From 0b83c1f272165716d9c30911fbeab5dddca3ab18 Mon Sep 17 00:00:00 2001
From: Tom Lane <tgl@sss.pgh.pa.us>
Date: Fri, 22 Oct 2004 00:24:33 +0000
Subject: [PATCH] Prevent pg_ctl from being run as root.  Since it uses
 configuration files owned by postgres, doing "pg_ctl start" as root could
 allow a privilege escalation attack, as pointed out by iDEFENSE.  Of course
 the postmaster would fail, but we ought to fail a little sooner to protect
 sysadmins unfamiliar with Postgres.  The chosen fix is to disable root use of
 pg_ctl in all cases, just to be confident there are no other holes.

---
 src/bin/pg_ctl/pg_ctl.sh | 10 +++++++++-
 1 file changed, 9 insertions(+), 1 deletion(-)
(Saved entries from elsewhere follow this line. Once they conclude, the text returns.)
What follows belongs to an exercise in optimizing a design on an open flow for small area, a short achievable clock period and few clock cycles; a production flow would make more cautious choices.
Where RTL was checked, it was by simulation tests only, not by an equivalence proof against the original.
For runs 6 and 7, only the layout was checked, not whether the RTL still works.
Power figures rest on the tool's default switching activity, not on a simulated workload.

$ cat flow/run.sh
#!/bin/bash
# synth_recipe.tcl (not shown) runs the flow's synth.tcl, then flattens the netlist and writes it again
# the make line also repeats each setting of config.mk as NAME=value (left out here)
make -C /OpenROAD-flow-scripts/flow DESIGN_CONFIG=/design/flow/config.mk WORK_HOME=/design/flow/orfs CLKGATE_MAP_FILE= SYNTH_SCRIPT=/design/flow/synth_recipe.tcl finish
Background: an optimization exercise with open tools, aiming at a short achievable clock period and few clock cycles. Do not read the settings as production practice. In this exercise RTL edits were held to simulation tests only and were not proved equivalent to the original. Power figures rest on the tool's default switching activity, not on a simulated workload.

**design.v**
```verilog
module alu (
  input [32-1:0] a, b, 
  input [2:0] s, 
  input ext,addcom,
  output [32-1:0] y );
  wire [4:0] shamt;
  wire signed [31:0] sa, sb, sy, slt;
  wire [31:0] sltu;
  wire [31:0] yy;
  assign sa = $signed(a);
  assign sb = $signed(b);
  assign shamt = b[4:0];
  assign sy = sa >>> shamt;
  assign sltu = a <b ? 1:0;
  assign slt = sa <sb ? 1:0;
  assign y = addcom ?  a+b: yy;
  assign yy = s==3'b000 & ext ? a-b:
  			 s==3'b000 & ~ext ? a+b:
             s==3'b100 ? a ^ b:
             s==3'b110 ? a | b:
             s==3'b111 ? a & b:
             s==3'b010 ? slt:
             s==3'b011 ? sltu:
             s==3'b001 ? a << shamt:
             s==3'b101 & ~ext ? a >> shamt:
             s==3'b101 & ext ? sy: 0;
endmodule
module rfile (
 input clk,
 input [5-1:0] a1, a2, a3,
 output [32-1:0] rd1, rd2,
 input [32-1:0] wd3,
 input we3);
	reg [32-1:0] rf[0:32-1];
	assign rd1 = |a1 == 0 ? 0: rf[a1];
	assign rd2 = |a2 == 0 ? 0: rf[a2];
	always @(negedge clk) 
		if(we3) rf[a3] <= wd3;
endmodule
module rv32i (
    input clk,
    rst_n,
    input [32-1:0] instr,
    input [32-1:0] readdata,
    output reg [32-1:0] pc,
    output [32-1:0] adrdata,
    output [32-1:0] writedata,
    output we,
    output ecall
);
  reg [32-1:0] pcplus4D;
  wire [32-1:0] pcplus4;
  reg [32-1:0] pcBranchMissed;
  reg [32-1:0] instrD;
  wire stall;
  wire btakenD;
  wire bra_op;
  assign pcplus4 = pc + 4;
  wire pre_bra_op;
  wire [32-1:0] pcbranch;
  wire branchMiss;
  reg [1:0] bra_history[0:31];
  wire [4:0] bra_history_address;
  reg [4:0] bra_history_addressD;
  wire [12:0] imm_bF;
  wire [2:0] funct3F;
  wire [6:0] funct7F;
  wire [7-1:0] opcodeF;
  wire [5-1:0] rs1F, rs2F, rdF;
  wire [19:0] sextF;
  assign {funct7F, rs2F, rs1F, funct3F, rdF, opcodeF} = instr;
  assign sextF = {20{instr[31]}};
  assign imm_bF = {funct7F[6], rdF[0], funct7F[5:0], rdF[4:1], 1'b0};
  assign pre_bra_op = (opcodeF == 7'b1100011);
  assign pcbranch = pcplus4 + {sextF[18:0], imm_bF};
  assign bra_history_address = pc[6:2];
  wire bra_history_now;
  assign bra_history_now = bra_history[bra_history_address][1];
  always @(posedge clk or negedge rst_n) begin
    if (!rst_n) instrD <= 0;
    else if (!stall & branchMiss & bra_op) instrD <= 32'b0000000000000000000000000_0110011;
    else if (!stall) instrD <= instr;
  end
  integer i;
  always @(posedge clk or negedge rst_n) begin
    if (!rst_n) begin
      pc <= 0;
      pcBranchMissed <= 0;
      bra_history_addressD <= 0;
    end else if (!stall & branchMiss & bra_op) pc <= pcBranchMissed;
    else if (!stall & pre_bra_op & bra_history_now) begin
      pc <= pcbranch;
      pcBranchMissed <= pcplus4;
      bra_history_addressD <= bra_history_address;
    end else if (!stall & pre_bra_op & !bra_history_now) begin
      pc <= pcplus4;
      pcBranchMissed <= pcbranch;
      bra_history_addressD <= bra_history_address;
    end else if (!stall & branchMiss & bra_op) pc <= pcBranchMissed;
    else if (!stall) pc <= pcplus4;
  end
  always @(posedge clk or negedge rst_n) begin
    if (!rst_n) begin
      for (i = 0; i < 32; i = i + 1) begin
        bra_history[i] <= 2'b10;
      end
    end else if (!stall & bra_op & btakenD & bra_history[bra_history_addressD] != 2'b11)
      bra_history[bra_history_addressD] <= bra_history[bra_history_addressD] + 1;
    else if (!stall & bra_op & !btakenD & bra_history[bra_history_addressD] != 2'b00)
      bra_history[bra_history_addressD] <= bra_history[bra_history_addressD] - 1;
  end
  wire addcom;
  wire [2:0] funct3;
  wire [6:0] funct7;
  wire [5-1:0] rs1, rs2, rd;
  wire [32-1:0] reg1, reg2, reg1f, reg2f;
  wire [7-1:0] opcode;
  wire [ 5-1:0] shamt;
  wire [7-1:0] func;
  wire [11:0] imm_i, imm_s;
  wire [12:0] imm_b;
  wire [20:0] imm_j, imm_u;
  wire rwe;
  wire alu_op, imm_op;
  wire sw_op, beq_op, bne_op, blt_op, bge_op, bltu_op, bgeu_op, lw_op;
  wire slt_op, ecall_op;
  wire lui_op;
  wire ext;
  wire signed [31:0] sreg1, sreg2;
  wire [19:0] sext;
  wire [32-1:0] imm;
  reg [32-1:0] immE, reg1E, reg2E;
  wire [32-1:0] resultdata;
  reg [5-1:0] rdE, rdW;
  reg [2:0] funct3E;
  reg extE, sw_opE, lw_opE, lw_opM, lui_opE, ecall_opE, rweE, rweM, addcomE;
  reg [5-1:0] rdM;
  reg rweW, alu_opE;
  reg [5-1:0] rs1E, rs2E;
  wire lwstall, branchstall;
  reg [32-1:0] resultM;
  assign sreg1 = $signed(reg1f);
  assign sreg2 = $signed(reg2f);
  assign {funct7, rs2, rs1, funct3, rd, opcode} = instrD;
  assign sext = {20{instrD[31]}};
  assign imm_i = {funct7, rs2};
  assign imm_s = {funct7, rd};
  assign imm_b = {funct7[6], rd[0], funct7[5:0], rd[4:1], 1'b0};
  assign imm_j = {instrD[31], instrD[19:12], instrD[20], instrD[30:21], 1'b0};
  assign imm_u = instrD[31:12];
  assign sw_op = (opcode == 7'b0100011) & (funct3 == 3'b010);
  assign lw_op = (opcode == 7'b0000011) & (funct3 == 3'b010);
  assign alu_op = (opcode == 7'b0110011);
  assign imm_op = (opcode == 7'b0010011);
  assign bra_op = (opcode == 7'b1100011);
  assign lui_op = (opcode == 7'b0110111);
  assign beq_op = bra_op & (funct3 == 3'b000);
  assign bne_op = bra_op & (funct3 == 3'b001);
  assign blt_op = bra_op & (funct3 == 3'b100);
  assign bge_op = bra_op & (funct3 == 3'b101);
  assign bltu_op = bra_op & (funct3 == 3'b110);
  assign bgeu_op = bra_op & (funct3 == 3'b111);
  assign ecall_op = (opcode == 7'b1110011) & (funct3 == 3'b000);
  assign ext = alu_op & funct7[5];
  assign imm = imm_op | lw_op ? {sext, imm_i}:
				sw_op ? {sext, imm_s}:
	      lui_op ? {imm_u,12'b0}: {sext[10:0], imm_j};
  assign rwe = lw_op | alu_op | imm_op | lui_op;
  assign addcom = (lw_op | sw_op);
  rfile rfile_1 (
      .clk(clk),
      .rd1(reg1),
      .a1 (rs1),
      .rd2(reg2),
      .a2 (rs2),
      .wd3(resultdata),
      .a3 (rdW),
      .we3(rweW)
  );
  assign lwstall = ((rs1 == rdE) | ((rs2 == rdE) & !imm_op)) & lw_opE;
  assign branchstall =  (bra_op & rweE & (rs1 == rdE | rs2 == rdE)) |
      (bra_op & lw_opM & (rs1 == rdM | rs2 == rdM));
  assign stall = lwstall | branchstall;
  assign branchMiss = btakenD != bra_history[bra_history_addressD][1];
  assign reg1f = (rs1 != 0) & (rs1 == rdM) & rweM ? resultM : reg1;
  assign reg2f = (rs2 != 0) & (rs2 == rdM) & rweM ? resultM : reg2;
  assign btakenD = beq_op & (reg1f == reg2f) | bne_op & (reg1f != reg2f) |
		blt_op & (sreg1<sreg2)  | bge_op & (sreg1>=sreg2)  |
		bltu_op & (reg1f<reg2f)  | bgeu_op & (reg1f>=reg2f);
  always @(posedge clk or negedge rst_n) begin
    if (!rst_n) begin
      reg1E <= 0;
      reg2E <= 0;
      rdE <= 0;
      rs1E <= 0;
      rs2E <= 0;
      funct3E <= 0;
      sw_opE <= 0;
      lw_opE <= 0;
      ecall_opE <= 0;
      lui_opE <= 0;
      alu_opE <= 0;
      rweE <= 0;
      addcomE <= 0;
      extE <= 0;
      immE <= 0;
    end else if (stall) begin
      sw_opE <= 0;
      rweE   <= 0;
      lw_opE <= 0;
    end else begin
      reg1E <= reg1f;
      reg2E <= reg2f;
      rdE <= rd;
      rs1E <= rs1;
      rs2E <= rs2;
      funct3E <= funct3;
      sw_opE <= sw_op;
      lw_opE <= lw_op;
      ecall_opE <= ecall_op;
      lui_opE <= lui_op;
      alu_opE <= alu_op;
      rweE <= rwe;
      addcomE <= addcom;
      extE <= ext;
      immE <= imm;
    end
  end
  wire [32-1:0] srca, srcb, alub, result, aluresult;
  reg [32-1:0] alubM;
  reg sw_opM, ecall_opM;
  wire [32-1:0] fdata;
  reg  [32-1:0] fdataW;
  assign result = lui_opE ? immE : aluresult;
  assign srca = rweM & rs1E!=0 & rdM == rs1E ? resultM:
				rweW & rs1E!=0 & rdW == rs1E ? fdataW: reg1E;
  assign srcb = alu_opE ? alub : immE;
  assign alub = rweM & rs2E!=0 & rdM == rs2E ? resultM:
				rweW & rs2E!=0 & rdW == rs2E ? fdataW: reg2E;
  alu alu_1 (
      .a(srca),
      .b(srcb),
      .s(funct3E),
      .ext(extE),
      .addcom(addcomE),
      .y(aluresult)
  );
  always @(posedge clk or negedge rst_n) begin
    if (!rst_n) begin
      resultM <= 0;
      alubM <= 0;
      rdM <= 0;
      rweM <= 0;
      sw_opM <= 0;
      lw_opM <= 0;
      ecall_opM <= 0;
    end else begin
      resultM <= result;
      alubM <= alub;
      rdM <= rdE;
      rweM <= rweE;
      sw_opM <= sw_opE;
      lw_opM <= lw_opE;
      ecall_opM <= ecall_opE;
    end
  end
  reg lw_opW, ecall_opW;
  reg [32-1:0] resultW;
  reg [32-1:0] readdataW;
  assign we = sw_opM;
  assign adrdata = resultM;
  assign writedata = alubM;
  assign fdata = lw_opM ? readdata : resultM;
  always @(posedge clk or negedge rst_n) begin
    if (!rst_n) begin
      lw_opW <= 0;
      ecall_opW <= 0;
      rdW <= 0;
      rweW <= 0;
      fdataW <= 0;
      resultW <= 0;
      readdataW <= 0;
    end else begin
      lw_opW <= lw_opM;
      ecall_opW <= ecall_opM;
      rdW <= rdM;
      rweW <= rweM;
      readdataW <= readdata;
      fdataW <= fdata;
      resultW <= resultM;
    end
  end
  assign ecall = ecall_opW;
  assign resultdata = lw_opW ? readdataW : resultW;
endmodule
```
diff --git a/src/bin/pg_ctl/pg_ctl.sh b/src/bin/pg_ctl/pg_ctl.sh
index 0c7341bd9bc..168326d380f 100755
--- a/src/bin/pg_ctl/pg_ctl.sh
+++ b/src/bin/pg_ctl/pg_ctl.sh
@@ -8,7 +8,7 @@
 #
 #
 # IDENTIFICATION
-#    $Header: /cvsroot/pgsql/src/bin/pg_ctl/Attic/pg_ctl.sh,v 1.30 2002/10/18 22:05:35 petere Exp $
+#    $Header: /cvsroot/pgsql/src/bin/pg_ctl/Attic/pg_ctl.sh,v 1.30.2.1 2004/10/22 00:24:33 tgl Exp $
 #
 #-------------------------------------------------------------------------
 
@@ -110,6 +110,14 @@ fi
 
 po_path="$PGPATH/postmaster"
 
+if [ `$PGPATH/pg_id -u` -eq 0 ]
+then
+    echo "$CMDNAME: cannot be run as root" 1>&2
+    echo "Please log in (using, e.g., \"su\") as the (unprivileged) user that will" 1>&2
+    echo "own the server process." 1>&2
+    exit 1
+fi
+
 wait=
 wait_seconds=60
 logfile=
-- 
GitLab